A critical issue surfaced in Aave's liquidation mechanism when users attempted to trigger liquidations against underwater positions. The transaction would consistently revert with a panic error code indicating an arithmetic overflow or underflow condition in the interest rate calculation logic. Specifically, when calling the liquidationCall function on Aave's lending pool contract, the operation failed despite meeting fundamental liquidation criteria—the target account maintained a health factor below 1.0, the canonical threshold for insolvency. This created a paradoxical situation where positions that should have been liquidatable became frozen by contract-level failures, potentially trapping collateral and preventing necessary market corrections.

The bug manifested across multiple blocks, suggesting a systematic problem rather than a transient network state issue. The error originated in the calculateInterestRates function, which determines borrowing and lending rates based on utilization metrics. This function is foundational to Aave's economic model; when it encounters overflow conditions, it typically indicates that one of its input parameters has reached an extreme or unexpected value. In liquidation scenarios, the sudden movement of collateral and debt positions can create unusual arithmetic conditions, particularly if the protocol's safeguards don't account for edge cases where interest accruals or utilization ratios exceed anticipated ranges. The persistence of this failure across time blocks points toward a specific market condition—possibly extreme volatility, unusual token concentrations, or accumulated rounding errors—that triggers the overflow consistently.

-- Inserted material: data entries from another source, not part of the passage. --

**src/proc_consts.svh**
```systemverilog
`ifndef PROC_CONSTS_SVH
`define PROC_CONSTS_SVH

// Data and instruction width
`define PROC_WORD_W 16

// Architectural registers
`define PROC_REG_CNT 8

`define PROC_IMEM_DEPTH 64 // Words
`define PROC_DMEM_DEPTH 64 // Words

`endif
```
**src/isa_pkg.sv**
```systemverilog
`default_nettype none

package isa_pkg;

   // R-type opcodes share their low two bits with alu_op_e
   typedef enum logic [3:0] {
      OP_ADD  = 4'h0,
      OP_SUB  = 4'h1,
      OP_AND  = 4'h2,
      OP_XOR  = 4'h3,
      OP_ADDI = 4'h4,
      OP_LBI  = 4'h5,
      OP_LD   = 4'h6,
      OP_ST   = 4'h7,
      OP_BEQZ = 4'h8,
      OP_HALT = 4'h9
   } opcode_e;

   typedef enum logic [1:0] {
      ALU_ADD = 2'd0,
      ALU_SUB = 2'd1,
      ALU_AND = 2'd2,
      ALU_XOR = 2'd3
   } alu_op_e;

   typedef struct packed {
      opcode_e    opcode;
      logic [2:0] rd;
      logic [2:0] rs;
      logic [2:0] rt;
      logic [2:0] spare;
   } r_fmt_t;

   typedef struct packed {
      opcode_e           opcode;
      logic [2:0]        rd;
      logic [2:0]        rs;
      logic signed [5:0] imm6; // ADDI, LD, ST offset
   } i_fmt_t;

   typedef struct packed {
      opcode_e           opcode;
      logic [2:0]        rd;
      logic signed [8:0] imm9; // LBI value, BEQZ offset
   } b_fmt_t;

   // Three views of the same 16-bit word
   typedef union packed {
      r_fmt_t r;
      i_fmt_t i;
      b_fmt_t b;
   } instr_t;

endpackage

`default_nettype wire

```
**src/pipe_pkg.sv**
```systemverilog
`default_nettype none
`include "proc_consts.svh"

package pipe_pkg;

   typedef logic [`PROC_WORD_W-1:0] word_t;

   typedef struct packed {
      logic reg_write;
      logic mem_read;
      logic mem_write;
      logic branch;
      logic halt;
      logic illegal;
   } ctrl_t;

   // Valid stays the top field of every stage payload
   typedef struct packed {
      logic            valid;
      word_t           pc;
      isa_pkg::instr_t instr;
   } fd_t;

   typedef struct packed {
      logic             valid;
      word_t            pc;
      isa_pkg::alu_op_e alu_op;
      logic             use_imm;
      word_t            op_a;
      word_t            op_b;
      word_t            imm;
      word_t            st_data;  // Also the BEQZ test value
      ctrl_t            ctrl;
      logic [2:0]       wr_reg;
      logic [8:0]       imm9;
   } de_t;

   typedef struct packed {
      logic       valid;
      word_t      pc;
      word_t      alu_res;
      word_t      st_data;
      ctrl_t      ctrl;
      logic [2:0] wr_reg;
   } em_t;

   typedef struct packed {
      logic       valid;
      word_t      pc;
      word_t      result;
      logic       load;
      ctrl_t      ctrl;
      logic [2:0] wr_reg;
   } mw_t;

   typedef struct packed {
      logic       valid;
      word_t      pc;
      logic       wr_en;
      logic [2:0] wr_reg;
      word_t      wr_data;
   } retire_t;

endpackage

`default_nettype wire

```
**src/proc.sv**
```systemverilog
`timescale 1ns/100ps
`default_nettype none
`include "proc_consts.svh"

module proc (
   input  logic                                clk,
   input  logic                                rst,
   input  logic                                imem_we,
   input  logic [$clog2(`PROC_IMEM_DEPTH)-1:0] imem_addr,
   input  logic [`PROC_WORD_W-1:0]             imem_data,
   output pipe_pkg::retire_t                   retire,
   output logic                                halted,
   output logic                                err
);

   import pipe_pkg::*;

   fd_t fd;
   fd_t fd_q;
   de_t de;
   de_t de_q;
   em_t em;
   em_t em_q;
   mw_t mw;
   mw_t mw_q;

   logic                    wb_en;
   logic [2:0]              wb_reg;
   logic [`PROC_WORD_W-1:0] wb_data;
   logic [2:0]              rd_rs;
   logic [2:0]              rd_rt;
   logic                    uses_rs;
   logic                    uses_rt;
   logic                    stall;
   logic                    flush;
   logic                    branch_taken;
   logic [`PROC_WORD_W-1:0] branch_pc;

   fetch i_fetch (
      .clk(clk), .rst(rst),
      .imem_we(imem_we), .imem_addr(imem_addr), .imem_data(imem_data),
      .hold(stall), .redirect(flush), .redirect_pc(branch_pc),
      .halted(halted), .fd(fd));

   // Stall holds the front, flush kills both younger slots
   pipe_latch #(.payload_t(fd_t)) i_fd_latch (
      .clk(clk), .rst(rst), .hold(stall), .bubble(flush), .d(fd), .q(fd_q));

   decode i_decode (
      .clk(clk), .rst(rst), .fd(fd_q),
      .wb_en(wb_en), .wb_reg(wb_reg), .wb_data(wb_data),
      .de(de), .rd_rs(rd_rs), .rd_rt(rd_rt), .uses_rs(uses_rs), .uses_rt(uses_rt));

   hdu i_hdu (
      .rd_rs(rd_rs), .rd_rt(rd_rt), .uses_rs(uses_rs), .uses_rt(uses_rt),
      .de_q(de_q), .em_q(em_q), .mw_q(mw_q),
      .branch_taken(branch_taken), .stall(stall), .flush(flush));

   pipe_latch #(.payload_t(de_t)) i_de_latch (
      .clk(clk), .rst(rst), .hold(1'b0), .bubble(stall | flush), .d(de), .q(de_q));

   execute i_execute (
      .de_q(de_q), .em(em), .branch_taken(branch_taken), .branch_pc(branch_pc));

   pipe_latch #(.payload_t(em_t)) i_em_latch (
      .clk(clk), .rst(rst), .hold(1'b0), .bubble(1'b0), .d(em), .q(em_q));

   pipe_latch #(.payload_t(mw_t)) i_mw_latch (
      .clk(clk), .rst(rst), .hold(1'b0), .bubble(1'b0), .d(mw), .q(mw_q));

   memory_wb i_memory_wb (
      .clk(clk), .rst(rst), .em_q(em_q), .mw_q(mw_q), .mw(mw),
      .wb_en(wb_en), .wb_reg(wb_reg), .wb_data(wb_data),
      .retire(retire), .halted(halted), .err(err));

endmodule

`default_nettype wire

```
**src/memory_wb.sv**
```systemverilog
`timescale 1ns/100ps
`default_nettype none
`include "proc_consts.svh"

module memory_wb (
   input  logic                    clk,
   input  logic                    rst,
   input  pipe_pkg::em_t           em_q,
   input  pipe_pkg::mw_t           mw_q,
   output pipe_pkg::mw_t           mw,
   output logic                    wb_en,
   output logic [2:0]              wb_reg,
   output logic [`PROC_WORD_W-1:0] wb_data,
   output pipe_pkg::retire_t       retire,
   output logic                    halted,
   output logic                    err
);

   localparam int DADDR_W = $clog2(`PROC_DMEM_DEPTH);

   logic [`PROC_WORD_W-1:0] dmem [`PROC_DMEM_DEPTH];
   logic [`PROC_WORD_W-1:0] ld_data;
   logic [DADDR_W-1:0]      daddr;
   logic                    retiring;
   logic                    halted_q;
   logic                    err_q;

   assign daddr = em_q.alu_res[DADDR_W-1:0];

   // Nothing younger than a retiring HALT may store
   always_ff @(posedge clk) begin
      if (em_q.valid && em_q.ctrl.mem_write && !halted) begin
         dmem[daddr] <= em_q.st_data;
      end
      if (em_q.valid && em_q.ctrl.mem_read) begin
         ld_data <= dmem[daddr]; // Travels alongside the mw latch
      end
   end

   assign mw = '{valid:  em_q.valid,
                 pc:     em_q.pc,
                 result: em_q.alu_res,
                 load:   em_q.ctrl.mem_read,
                 ctrl:   em_q.ctrl,
                 wr_reg: em_q.wr_reg};

   assign retiring = mw_q.valid && !halted_q;
   assign wb_en    = retiring && mw_q.ctrl.reg_write;
   assign wb_reg   = mw_q.wr_reg;
   assign wb_data  = mw_q.load ? ld_data : mw_q.result;

   assign retire = '{valid:   retiring,
                     pc:      mw_q.pc,
                     wr_en:   wb_en,
                     wr_reg:  wb_reg,
                     wr_data: wb_data};

   // Both flags rise with the retiring instruction itself
   assign halted = halted_q || (retiring && mw_q.ctrl.halt);
   assign err    = err_q || (retiring && mw_q.ctrl.illegal);

   always_ff @(posedge clk) begin
      if (rst) begin
         halted_q <= 1'b0;
         err_q    <= 1'b0;
      end else begin
         halted_q <= halted;
         err_q    <= err;
      end
   end

endmodule

`default_nettype wire

```
**src/pipe_latch.sv**
```systemverilog
`timescale 1ns/100ps
`default_nettype none

module pipe_latch #(
   parameter type payload_t = logic [1:0]
) (
   input  logic     clk,
   input  logic     rst,
   input  logic     hold,
   input  logic     bubble,
   input  payload_t d,
   output payload_t q
);

   localparam int PAYLOAD_W = $bits(payload_t);

   always_ff @(posedge clk) begin
      if (rst) begin
         q <= '0;
      end else if (!hold) begin
         if (bubble) begin
            q <= payload_t'({1'b0, d[PAYLOAD_W-2:0]}); // Valid is the top bit
         end else begin
            q <= d;
         end
      end
   end

endmodule

`default_nettype wire

```
**src/execute.sv**
```systemverilog
`timescale 1ns/100ps
`default_nettype none
`include "proc_consts.svh"

module execute (
   input  pipe_pkg::de_t           de_q,
   output pipe_pkg::em_t           em,
   output logic                    branch_taken,
   output logic [`PROC_WORD_W-1:0] branch_pc
);

   import isa_pkg::*;

   logic [`PROC_WORD_W-1:0] opnd_b;
   logic [`PROC_WORD_W-1:0] alu_res;
   logic [`PROC_WORD_W-1:0] br_off;

   assign opnd_b = de_q.use_imm ? de_q.imm : de_q.op_b;

   always_comb begin
      case (de_q.alu_op)
         ALU_ADD: alu_res = de_q.op_a + opnd_b;
         ALU_SUB: alu_res = de_q.op_a - opnd_b;
         ALU_AND: alu_res = de_q.op_a & opnd_b;
         default: alu_res = de_q.op_a ^ opnd_b; // ALU_XOR
      endcase
   end

   // BEQZ tests rd, carried in st_data
   assign br_off       = {{(`PROC_WORD_W-9){de_q.imm9[8]}}, de_q.imm9};
   assign branch_taken = de_q.valid && de_q.ctrl.branch && (de_q.st_data == '0);
   assign branch_pc    = de_q.pc + `PROC_WORD_W'(1) + br_off;

   assign em = '{valid:   de_q.valid,
                 pc:      de_q.pc,
                 alu_res: alu_res,
                 st_data: de_q.st_data,
                 ctrl:    de_q.ctrl,
                 wr_reg:  de_q.wr_reg};

endmodule

`default_nettype wire

```
**src/hdu.sv**
```systemverilog
`timescale 1ns/100ps
`default_nettype none

module hdu (
   input  logic          [2:0] rd_rs,
   input  logic          [2:0] rd_rt,
   input  logic                uses_rs,
   input  logic                uses_rt,
   input  pipe_pkg::de_t       de_q,
   input  pipe_pkg::em_t       em_q,
   input  pipe_pkg::mw_t       mw_q,
   input  logic                branch_taken,
   output logic                stall,
   output logic                flush
);

   logic rs_hit;
   logic rt_hit;

   function automatic logic pending(input logic vld, input logic we,
                                    input logic [2:0] dst, input logic [2:0] src);
      return vld && we && (dst == src);
   endfunction

   // Writeback counts too, its write lands after the decode read
   assign rs_hit = uses_rs &&
                   (pending(de_q.valid, de_q.ctrl.reg_write, de_q.wr_reg, rd_rs) ||
                    pending(em_q.valid, em_q.ctrl.reg_write, em_q.wr_reg, rd_rs) ||
                    pending(mw_q.valid, mw_q.ctrl.reg_write, mw_q.wr_reg, rd_rs));

   assign rt_hit = uses_rt &&
                   (pending(de_q.valid, de_q.ctrl.reg_write, de_q.wr_reg, rd_rt) ||
                    pending(em_q.valid, em_q.ctrl.reg_write, em_q.wr_reg, rd_rt) ||
                    pending(mw_q.valid, mw_q.ctrl.reg_write, mw_q.wr_reg, rd_rt));

   assign flush = branch_taken;
   assign stall = (rs_hit || rt_hit) && !branch_taken; // Flush wins

endmodule

`default_nettype wire

```
**src/decode.sv**
```systemverilog
`timescale 1ns/100ps
`default_nettype none
`include "proc_consts.svh"

module decode (
   input  logic                    clk,
   input  logic                    rst,
   input  pipe_pkg::fd_t           fd,
   input  logic                    wb_en,
   input  logic [2:0]              wb_reg,
   input  logic [`PROC_WORD_W-1:0] wb_data,
   output pipe_pkg::de_t           de,
   output logic [2:0]              rd_rs,
   output logic [2:0]              rd_rt,
   output logic                    uses_rs,
   output logic                    uses_rt
);

   import isa_pkg::*;
   import pipe_pkg::*;

   logic [`PROC_WORD_W-1:0] rf [`PROC_REG_CNT];
   instr_t                  ins;
   ctrl_t                   ctrl;
   alu_op_e                 alu_op;
   logic                    use_imm;
   logic                    rs_used;
   logic                    rt_used;
   logic                    rd_src;  // rd is read on the second port
   logic                    is_lbi;
   logic [`PROC_WORD_W-1:0] imm6_x;
   logic [`PROC_WORD_W-1:0] imm9_x;

   assign ins    = fd.instr;
   assign imm6_x = {{(`PROC_WORD_W-6){ins.i.imm6[5]}}, ins.i.imm6};
   assign imm9_x = {{(`PROC_WORD_W-9){ins.b.imm9[8]}}, ins.b.imm9};

   // Same-cycle writes are not seen by the read side
   always_ff @(posedge clk) begin
      if (rst) begin
         for (int i = 0; i < `PROC_REG_CNT; i++) begin
            rf[i] <= '0;
         end
      end else if (wb_en) begin
         rf[wb_reg] <= wb_data;
      end
   end

   always_comb begin
      ctrl    = '0;
      alu_op  = ALU_ADD;
      use_imm = 1'b0;
      rs_used = 1'b0;
      rt_used = 1'b0;
      rd_src  = 1'b0;
      is_lbi  = 1'b0;
      case (ins.r.opcode)
         OP_ADD, OP_SUB, OP_AND, OP_XOR: begin
            ctrl.reg_write = 1'b1;
            alu_op         = alu_op_e'(ins.r.opcode[1:0]);
            rs_used        = 1'b1;
            rt_used        = 1'b1;
         end
         OP_ADDI: begin
            ctrl.reg_write = 1'b1;
            use_imm        = 1'b1;
            rs_used        = 1'b1;
         end
         OP_LBI: begin
            ctrl.reg_write = 1'b1;
            use_imm        = 1'b1;
            is_lbi         = 1'b1; // 0 + imm9
         end
         OP_LD: begin
            ctrl.reg_write = 1'b1;
            ctrl.mem_read  = 1'b1;
            use_imm        = 1'b1;
            rs_used        = 1'b1;
         end
         OP_ST: begin
            ctrl.mem_write = 1'b1;
            use_imm        = 1'b1;
            rs_used        = 1'b1;
            rt_used        = 1'b1;
            rd_src         = 1'b1;
         end
         OP_BEQZ: begin
            ctrl.branch = 1'b1;
            rt_used     = 1'b1;
            rd_src      = 1'b1;
         end
         OP_HALT: ctrl.halt = 1'b1;
         default: ctrl.illegal = 1'b1; // No write, no memory access
      endcase
   end

   assign rd_rs   = ins.r.rs;
   assign rd_rt   = rd_src ? ins.r.rd : ins.r.rt;
   assign uses_rs = fd.valid && rs_used;
   assign uses_rt = fd.valid && rt_used;

   assign de = '{valid:   fd.valid,
                 pc:      fd.pc,
                 alu_op:  alu_op,
                 use_imm: use_imm,
                 op_a:    is_lbi ? '0 : rf[rd_rs],
                 op_b:    rf[rd_rt],
                 imm:     is_lbi ? imm9_x : imm6_x,
                 st_data: rf[rd_rt],
                 ctrl:    ctrl,
                 wr_reg:  ins.r.rd,
                 imm9:    ins.b.imm9};

endmodule

`default_nettype wire

```
**src/fetch.sv**
```systemverilog
`timescale 1ns/100ps
`default_nettype none
`include "proc_consts.svh"

module fetch (
   input  logic                                  clk,
   input  logic                                  rst,
   input  logic                                  imem_we,
   input  logic [$clog2(`PROC_IMEM_DEPTH)-1:0]   imem_addr,
   input  logic [`PROC_WORD_W-1:0]               imem_data,
   input  logic                                  hold,
   input  logic                                  redirect,
   input  logic [`PROC_WORD_W-1:0]               redirect_pc,
   input  logic                                  halted,
   output pipe_pkg::fd_t                         fd
);

   import isa_pkg::*;

   localparam int IADDR_W = $clog2(`PROC_IMEM_DEPTH);

   logic [`PROC_WORD_W-1:0] imem [`PROC_IMEM_DEPTH];
   logic [`PROC_WORD_W-1:0] pc;

   // Loader port, used while the core sits in reset
   always_ff @(posedge clk) begin
      if (imem_we) begin
         imem[imem_addr] <= imem_data;
      end
   end

   always_ff @(posedge clk) begin
      if (rst) begin
         pc <= '0;
      end else if (!halted) begin
         if (redirect) begin
            pc <= redirect_pc; // Taken branch from execute
         end else if (!hold) begin
            pc <= pc + 1'b1;
         end
      end
   end

   // PC counts words, upper bits ignored for the lookup
   assign fd = '{valid: !halted,
                 pc:    pc,
                 instr: instr_t'(imem[pc[IADDR_W-1:0]])};

endmodule

`default_nettype wire

```
**config.mk**
```make
export PLATFORM = sky130hd
export DESIGN_NAME = proc
export DESIGN_NICKNAME = d
export VERILOG_FILES = /design/src/isa_pkg.sv /design/src/pipe_pkg.sv /design/src/proc.sv /design/src/memory_wb.sv /design/src/pipe_latch.sv /design/src/execute.sv /design/src/hdu.sv /design/src/decode.sv /design/src/fetch.sv
export VERILOG_INCLUDE_DIRS = /design/src
export SDC_FILE = /design/constraint.sdc
export NUM_CORES = 2
export LEC_CHECK = 0
export BUFFER_PORTS_ARGS = -buffer_cell sky130_fd_sc_hd__clkbuf_2
export CORE_MARGIN = 2
export CORE_UTILIZATION = 55
export CTS_CLUSTER_SIZE = 8
export DETAILED_ROUTE_END_ITERATION = 8
export MAX_ROUTING_LAYER = met4
export PLACE_DENSITY = 0.77
export SYNTH_ARGS = -nofsm -noshare
export SYNTH_HDL_FRONTEND = slang
export SYNTH_SLANG_ARGS = --single-unit
```
**constraint.sdc**
```tcl
create_clock -name clk -period 4.1 [get_ports clk]
set_input_delay 0.205 -clock clk [delete_from_list [all_inputs] [get_ports clk]]
set_output_delay 0.205 -clock clk [all_outputs]
set_load 0.1 [all_outputs]
```
==> qor.yml <==
logic_synthesis:
  synth_edf_count: 2192
  yosysSeqAreaShare_pct: 75.8
  yosys-top-cells-area: "edfxtp_1 (71%), mux4_2 (9.7%), dfxtp_1 (4.9%)"
  synth_nets: 5125
  synth_top_area_cell: "edfxtp_1"
  syn_area_mm2: 0.0929
  ys_ff_latch: 2419
  yosysWarnings: 0
  ys_types: 69
  async_flop_share_pct: 0
  syn_area_per_cell_um2: 18.4
  synthCells: 5050
  synth_ff_type: "edfxtp_1"
  synth_top_area_share_pct: 70.9
status:
  outcome: "complete, no violations"
clock_network:
  clockBufferDepth: 4
  cts.sinks: 2419
  ctsRootBufferMaster: "clkbuf_16"
  clkSlewWorstSetupHoldPaths_ns: 0.05
  htreeDepth: 5
  cts_buffers: 353
  cts_tree: "yes"
  post_cts_buffers: 0
  clock_latency_ns: 0.94
worst_setup_path:
  critPathCaptureType: "register"
  crit_arrival_ns: 4.48
  reg2reg_from: "i_de_latch.q[82]"
  cp_max_fo: 20
  crit_type: "register to register"
  worstRegToRegCells: 14
  regToRegSetupSlack_ns: 0.43
  required_ns: 4.91
  start_kind: "register"
  r2r_end: "i_em_latch.q[38]"
sta:
  rsz0062_at_grt: "false"
  final-hold-violation-count: 0
  whs_ns: 0.0830
  tightest_slew_ns: 1.38
  maxSlewHeadroom_pct: 7.96
  setup_viol: 0
  slew_violations: 0
  fin_tns_setup_ns: 0
  fmax_mhz: 272
  fin_crit_ns: 3.67
  skew_ns: 0.0715
  timing.final.crit_share_pct: 89.5
floorplanning:
  dieWidth_um: 415
  die_h_um: 415
  rows: 150
  core-area_mm2: 0.167
  dieArea_mm2: 0.172
  io_pins: 64
  initial_core_util_pct: 55.5
detailed_routing:
  vias_per_cell: 6.78
  drtIter0Drc: 8369
  dr.pass1.iters: 8
  wl_per_cell_um: 31.8
  drt_wl_total_um: 246000
  drc: 0
  vias: 52500
  postRouteAntennaNets: 0
place:
  dp.cells: 7276
  hpwlAfterDp_um: 131000
  io_buffers: 63
  gp_congestion: 0.928
global_routing:
  grtUsageTotal_pct: 29.4
  grt_pass1_vias: 53000
  grt_overflow: 0
  grt_pass1_wl_um: 360000
  grt_max_degree: 92
  antenna_found_initial: 4
cells_and_area:
  drive_gt1_share_pct: 21.2
  layout_commonest_cell: "edfxtp_1"
  final_cell_mix: "edfxtp_1 (2192), mux4_2 (400), clkbuf_16 (355)"
  instances_no_fill: 7742
  fillCellCount: 10700
  syn_to_final_growth_pct: 14.9
  multiInputGateArea_mm2: 0.0211
  regArea_mm2: 0.0704
  nNetsFinal: 5516
worst_hold_path:
  hp-start: "imem_addr[4]"
  hold_path.class: "input pin to register"
  min_path_cells: 3
  min_to: "i_fetch.imem[52][5]"
job:
  drv_cap: 0
power_and_ir_drop:
  power_leakage_uw: 0.0346
  power.density_mw_per_mm2: 583
  peakVddDrop_uv: 507
  power_uw: 62300
## registers in the layout (all words and copies together) (netlist names), named ones only
signal                cells
i_memory_wb.err_q         1
i_mw_latch.q             40
i_decode.rf             128
i_memory_wb.dmem       1024
i_memory_wb.ld_data      16
i_memory_wb.halted_q      1
i_de_latch.q             73
i_fetch.pc               16
i_em_latch.q             57
i_fetch.imem           1024
i_fd_latch.q             33
## cells by family after synthesis
group	synth area share [%]
flops	75.8
compound gates	6.86
simple gates	4.22
mux	10.4
buf+inv	1.60
xor+xnor	0.490
fa+ha+maj	0.690
## area by class of cell
type / instances / share of cell area [%]
Sequential cell: 2419 / 66.0
Tap cell: 2204 / 2.58
Clock inverter: 14 / 0.135
Inverter: 40 / 0.141
Multi-Input combinational cell: 2262 / 19.7
Clock buffer: 435 / 8.60
Timing Repair Buffer: 365 / 2.82
Antenna cell: 3 / 0.00703
## report_power, final
group	total (µW)	switching, µW	internal [µW]	leakage (µW)
combinational	9150	5830	3320	0.00815
clock	25200	9780	15400	0.00454
sequential	27900	435	27500	0.0219
total	62300	16100	46200	0.0346
## worst max-delay path, stage by stage, from the launching register on
cell      delay, ns
dfxtp_1        0.46
buf_4          0.30
nor3_1         0.08
o21ai_0        0.49
o21bai_1       0.19
nand2_1        0.09
xnor2_1        0.15
ha_1           0.38
and4_1         0.21
a21oi_1        0.26
a31oi_1        0.17
a41oi_1        0.31
nor2b_1        0.20
xnor2_1        0.08
o211a_1        0.20
## metal layers
metal	GRT usage (%)	part of all wire (%)	vias to the layer above
met2	45.6	49	3835
met5	-	0	-
met4	11.6	4.3	0
li1	-	-	21300
met1	38.6	36	26700
met3	6.03	11	654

This incident highlights a broader vulnerability class in decentralized finance protocols: the intersection between mathematical correctness and real-world market conditions. Aave's architecture assumes that core calculations will remain bounded within safe integer ranges, but liquidation-driven market stress can violate these assumptions. The protocol team would need to examine whether the issue stems from unvalidated inputs to the interest rate calculator, insufficient overflow protection in Solidity arithmetic, or a gap between test scenarios and actual liquidation dynamics. The fact that such a critical liquidation pathway could fail without triggering emergency safeguards raises questions about monitoring and circuit-breaker mechanisms.

For users with underwater positions, this bug effectively created a liquidation immunity—a dangerous inversion of incentives that could encourage risky behavior during market volatility. The resolution likely required either a targeted smart contract patch to handle these edge cases, or broader protocol adjustments to prevent extreme market states. This vulnerability underscores why liquidation mechanisms demand rigorous formal verification and stress-testing against adversarial market conditions, not just benign operational scenarios.